Em 28 de janeiro de 2026, a Diretoria Colegiada da Anvisa aprovou um novo marco regulatório que autoriza, pela primeira vez, o cultivo de cannabis em território nacional por pessoas jurídicas, exclusivamente para fins farmacêuticos e científicos. A norma, a RDC 1.013/2026, foi publicada no Diário Oficial da União em 3 de fevereiro de 2026 e entra em vigor seis meses após a publicação.
O que a norma permite
Empresas podem cultivar variedades de cannabis com até 0,3% de THC, mediante uma Autorização Especial, a AE, concedida pela Anvisa após inspeção sanitária prévia. A empresa autorizada precisa manter mecanismos de rastreabilidade, controle e segurança em toda a operação, do plantio à colheita.
De onde veio essa mudança
Em novembro de 2024, o Superior Tribunal de Justiça reconheceu a legalidade da produção de cannabis para fins medicinais e farmacêuticos no Brasil, e determinou que a União e a Anvisa regulamentassem o tema. A RDC 1.013/2026 é a resposta regulatória a essa decisão.
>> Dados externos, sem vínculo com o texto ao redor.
**src/hdl/gpe_defines.svh**
```systemverilog
`ifndef GPE_DEFINES_SVH
`define GPE_DEFINES_SVH

// ------------------------------------------------------------------
// Register byte offsets on the register bus
// ------------------------------------------------------------------
`define GPE_OFS_DATA 8'h00
`define GPE_OFS_DIR 8'h04
`define GPE_OFS_PULL 8'h08
`define GPE_OFS_SLEW 8'h0C
`define GPE_OFS_DRIVE 8'h10

// ------------------------------------------------------------------
// Reset values and field layout
// ------------------------------------------------------------------
`define GPE_RST_DATA 8'h00
`define GPE_RST_DIR 8'h00
`define GPE_RST_PULL 8'h00
`define GPE_RST_SLEW 8'h00
`define GPE_RST_DRIVE 8'h00
`define GPE_INPUT_ONLY_BIT 1
`define GPE_OUT_CAPABLE 8'hFD
`define GPE_PORT_WIDTH 8

// ------------------------------------------------------------------
// Bus constants
// ------------------------------------------------------------------
`define GPE_HRESP_OKAY 1'b0
`define GPE_RDATA_ZERO 32'h0000_0000
`define GPE_RDATA_PAD 24'h00_0000

`endif

```
**src/hdl/gpe_pkg.sv**
```systemverilog
package gpe_pkg;

	typedef logic [7:0] gpe_byte_t;

	typedef enum logic [1:0] {
		GPE_IDLE = 2'b00,
		GPE_WRITE = 2'b01,
		GPE_RDWAIT = 2'b10,
		GPE_RDDONE = 2'b11
	} gpe_bus_state_t;

endpackage : gpe_pkg

```
**src/hdl/gpe_pad_ctrl.sv**
```systemverilog
`timescale 1ns/10ps
`include "gpe_defines.svh"

module gpe_pad_ctrl (
	input gpe_pkg::gpe_byte_t latch,
	input gpe_pkg::gpe_byte_t dir,
	input gpe_pkg::gpe_byte_t pullEn,
	input gpe_pkg::gpe_byte_t slewEn,
	input gpe_pkg::gpe_byte_t driveSel,
	input gpe_pkg::gpe_byte_t irqPinSelect,
	input gpe_pkg::gpe_byte_t irqEdgeSelect,
	output gpe_pkg::gpe_byte_t pinOut,
	output gpe_pkg::gpe_byte_t pinOe,
	output gpe_pkg::gpe_byte_t pullUpOn,
	output gpe_pkg::gpe_byte_t pullDownOn,
	output gpe_pkg::gpe_byte_t slewOn,
	output gpe_pkg::gpe_byte_t driveHigh
);
	import gpe_pkg::*;

	localparam gpe_byte_t OUT_CAPABLE = `GPE_OUT_CAPABLE;

	genvar k;
	generate
		for (k = 0; k < `GPE_PORT_WIDTH; k++) begin : g_pad
			logic drives;
			logic downReq;
			// The input-only pin has no driver whatever its bit holds.
			assign drives = dir[k] & OUT_CAPABLE[k];
			assign downReq = irqPinSelect[k] & irqEdgeSelect[k];
			assign pinOe[k] = drives;
			assign pinOut[k] = latch[k] & drives;
			// A driving pin never has a pull device on.
			assign pullUpOn[k] = pullEn[k] & ~drives & ~downReq;
			assign pullDownOn[k] = pullEn[k] & ~drives & downReq;
			assign slewOn[k] = slewEn[k] & drives;
			assign driveHigh[k] = driveSel[k] & drives;
		end
	endgenerate

endmodule : gpe_pad_ctrl

```
**src/hdl/gpe_pin_sync.sv**
```systemverilog
`timescale 1ns/10ps
`include "gpe_defines.svh"

module gpe_pin_sync (
	input logic clk,
	input logic rst,
	input gpe_pkg::gpe_byte_t pinRaw,
	output gpe_pkg::gpe_byte_t pinSync
);
	import gpe_pkg::*;

	gpe_byte_t stageOne;

	// Pins are asynchronous to clk, so each one passes two flops.
	genvar k;
	generate
		for (k = 0; k < `GPE_PORT_WIDTH; k++) begin : g_bit
			always_ff @(posedge clk) begin
				if (rst) begin
					stageOne[k] <= 1'b0;
					pinSync[k] <= 1'b0;
				end else begin
					stageOne[k] <= pinRaw[k];
					pinSync[k] <= stageOne[k];
				end
			end
		end
	endgenerate

endmodule : gpe_pin_sync

```
**src/hdl/gpe_port.sv**
```systemverilog
// Added by the designer: the AHB-Lite interface to the registers and the register offsets.
`timescale 1ns/10ps
`include "gpe_defines.svh"

module gpe_port (
	input logic clk,
	input logic rst,
	input logic hsel,
	input logic [31:0] haddr,
	input logic [1:0] htrans,
	input logic hwrite,
	input logic [2:0] hsize,
	input logic [31:0] hwdata,
	input logic hready,
	output logic hreadyout,
	output logic [31:0] hrdata,
	output logic hresp,
	input gpe_pkg::gpe_byte_t pinIn,
	output gpe_pkg::gpe_byte_t pinOut,
	output gpe_pkg::gpe_byte_t pinOe,
	output gpe_pkg::gpe_byte_t pullUpOn,
	output gpe_pkg::gpe_byte_t pullDownOn,
	output gpe_pkg::gpe_byte_t slewOn,
	output gpe_pkg::gpe_byte_t driveHigh,
	input gpe_pkg::gpe_byte_t irqPinSelect,
	input gpe_pkg::gpe_byte_t irqEdgeSelect
);
	import gpe_pkg::*;

	localparam gpe_byte_t OUT_CAPABLE = `GPE_OUT_CAPABLE;

	// ------------------------------------------------------------------
	// Register state
	// ------------------------------------------------------------------
	gpe_byte_t dataLatch;
	gpe_byte_t direction;
	gpe_byte_t pullEnable;
	gpe_byte_t slewEnable;
	gpe_byte_t driveSelect;
	gpe_byte_t pinSync;
	gpe_byte_t readData;
	gpe_byte_t effDir;

	gpe_bus_state_t state;
	gpe_bus_state_t next_state;
	logic [7:0] addrLatch;
	logic takeAccess;
	logic writeCycle;

	// ------------------------------------------------------------------
	// Pin sampling and pad control
	// ------------------------------------------------------------------
	gpe_pin_sync u_sync (
		.clk(clk),
		.rst(rst),
		.pinRaw(pinIn),
		.pinSync(pinSync)
	);

	gpe_pad_ctrl u_pad (
		.latch(dataLatch),
		.dir(direction),
		.pullEn(pullEnable),
		.slewEn(slewEnable),
		.driveSel(driveSelect),
		.irqPinSelect(irqPinSelect),
		.irqEdgeSelect(irqEdgeSelect),
		.pinOut(pinOut),
		.pinOe(pinOe),
		.pullUpOn(pullUpOn),
		.pullDownOn(pullDownOn),
		.slewOn(slewOn),
		.driveHigh(driveHigh)
	);

	// ------------------------------------------------------------------
	// Bus slave
	// ------------------------------------------------------------------
	// Only NONSEQ and SEQ start a transfer; IDLE and BUSY are ignored.
	assign takeAccess = hsel & htrans[1] & hready;
	assign writeCycle = (state == GPE_WRITE);
	assign hresp = `GPE_HRESP_OKAY;

	// Reads take one wait state so that hrdata comes from a flop and
	// still sees a write made in the data phase just before.
	assign hreadyout = (state != GPE_RDWAIT);

	always_comb begin
		next_state = state;
		case (state)
			GPE_IDLE, GPE_WRITE, GPE_RDDONE: begin
				if (takeAccess && hwrite) begin
					next_state = GPE_WRITE;
				end else if (takeAccess) begin
					next_state = GPE_RDWAIT;
				end else begin
					next_state = GPE_IDLE;
				end
			end
			GPE_RDWAIT: begin
				next_state = GPE_RDDONE;
			end
			default: begin
				next_state = GPE_IDLE;
			end
		endcase
	end

	always_ff @(posedge clk) begin
		if (rst) begin
			state <= GPE_IDLE;
		end else begin
			state <= next_state;
		end
	end

	always_ff @(posedge clk) begin
		if (rst) begin
			addrLatch <= 8'h00;
		end else if (takeAccess && hreadyout) begin
			addrLatch <= haddr[7:0];
		end
	end

	// ------------------------------------------------------------------
	// Register writes
	// ------------------------------------------------------------------
	// The latch takes every bit, input pins included, so a later switch
	// to output drives what software wrote before.
	always_ff @(posedge clk) begin
		if (rst) begin
			dataLatch <= `GPE_RST_DATA;
		end else if (writeCycle && addrLatch == `GPE_OFS_DATA) begin
			dataLatch <= hwdata[7:0];
		end
	end

	always_ff @(posedge clk) begin
		if (rst) begin
			direction <= `GPE_RST_DIR;
		end else if (writeCycle && addrLatch == `GPE_OFS_DIR) begin
			direction <= hwdata[7:0];
		end
	end

	always_ff @(posedge clk) begin
		if (rst) begin
			pullEnable <= `GPE_RST_PULL;
		end else if (writeCycle && addrLatch == `GPE_OFS_PULL) begin
			pullEnable <= hwdata[7:0];
		end
	end

	// Software is expected to rewrite this after reset; the reset value
	// is only a safe default.
	always_ff @(posedge clk) begin
		if (rst) begin
			slewEnable <= `GPE_RST_SLEW;
		end else if (writeCycle && addrLatch == `GPE_OFS_SLEW) begin
			slewEnable <= hwdata[7:0];
		end
	end

	always_ff @(posedge clk) begin
		if (rst) begin
			driveSelect <= `GPE_RST_DRIVE;
		end else if (writeCycle && addrLatch == `GPE_OFS_DRIVE) begin
			driveSelect <= hwdata[7:0];
		end
	end

	// ------------------------------------------------------------------
	// Register reads
	// ------------------------------------------------------------------
	// Bit one can never drive, so it always reads the pin.
	assign effDir = direction & OUT_CAPABLE;

	always_comb begin
		case (addrLatch)
			`GPE_OFS_DATA: begin
				readData = (effDir & dataLatch) | (~effDir & pinSync);
			end
			`GPE_OFS_DIR: begin
				readData = direction;
			end
			`GPE_OFS_PULL: begin
				readData = pullEnable;
			end
			`GPE_OFS_SLEW: begin
				readData = slewEnable;
			end
			`GPE_OFS_DRIVE: begin
				readData = driveSelect;
			end
			default: begin
				readData = 8'h00;
			end
		endcase
	end

	always_ff @(posedge clk) begin
		if (rst) begin
			hrdata <= `GPE_RDATA_ZERO;
		end else if (state == GPE_RDWAIT) begin
			hrdata <= {`GPE_RDATA_PAD, readData};
		end
	end

	logic readOfData;
	assign readOfData = (state == GPE_RDWAIT) && (addrLatch == `GPE_OFS_DATA);
endmodule : gpe_port

```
O que isso muda para o paciente
Essa autorização não é para pessoa física, é para empresas que produzem insumos e medicamentos. Na prática, ela cria as condições para que, no futuro, mais produtos de cannabis medicinal sejam fabricados dentro do Brasil, com potencial de reduzir custo e prazo de acesso, hoje concentrados na importação.